* _Your task_
Read the records beneath this task and copy every line that contains the string "constraint".

* _Excerpted data_
$ cat config.mk
export PLATFORM = sky130hd
export DESIGN_NAME = lagd_spin_top
export DESIGN_NICKNAME = d
export VERILOG_FILES = /design/src/hw/lagd_pkg.sv /design/src/hw/anneal_ctrl_if.sv /design/src/hw/lagd_fifo.sv /design/src/hw/spin_fifo_maintainer.sv /design/src/hw/anneal_ctrl.sv /design/src/hw/iter_counter.sv /design/src/hw/spin_flip_engine.sv /design/src/hw/lagd_spin_top.sv
export VERILOG_INCLUDE_DIRS = /design/src /design/src/hw
export SDC_FILE = /design/constraint.sdc
export NUM_CORES = 1
export LEC_CHECK = 0
export BUFFER_PORTS_ARGS = -buffer_cell sky130_fd_sc_hd__buf_2
export CAP_MARGIN = 20
export CELL_PAD_IN_SITES_DETAIL_PLACEMENT = 2
export CELL_PAD_IN_SITES_GLOBAL_PLACEMENT = 2
export CORE_MARGIN = 4
export CORE_UTILIZATION = 47
export DETAILED_ROUTE_END_ITERATION = 16
export GPL_TIMING_DRIVEN = 1
export HOLD_SLACK_MARGIN = 0.15
export PLACE_DENSITY = 0.87
export SLEW_MARGIN = 5
export SYNTH_ARGS = -nofsm -noshare
export SYNTH_HDL_FRONTEND = slang
export SYNTH_SLANG_ARGS = --single-unit
$ cat constraint.sdc
create_clock -name clk_i -period 4.4 [get_ports clk_i]
set_clock_uncertainty 0.15 [all_clocks]
set_input_delay 0.44 -clock clk_i [delete_from_list [all_inputs] [get_ports clk_i]]
set_output_delay 0.44 -clock clk_i [all_outputs]
set_load 0.01 [all_outputs]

* _Exercise solution_
export SDC_FILE = /design/constraint.sdc
$ cat constraint.sdc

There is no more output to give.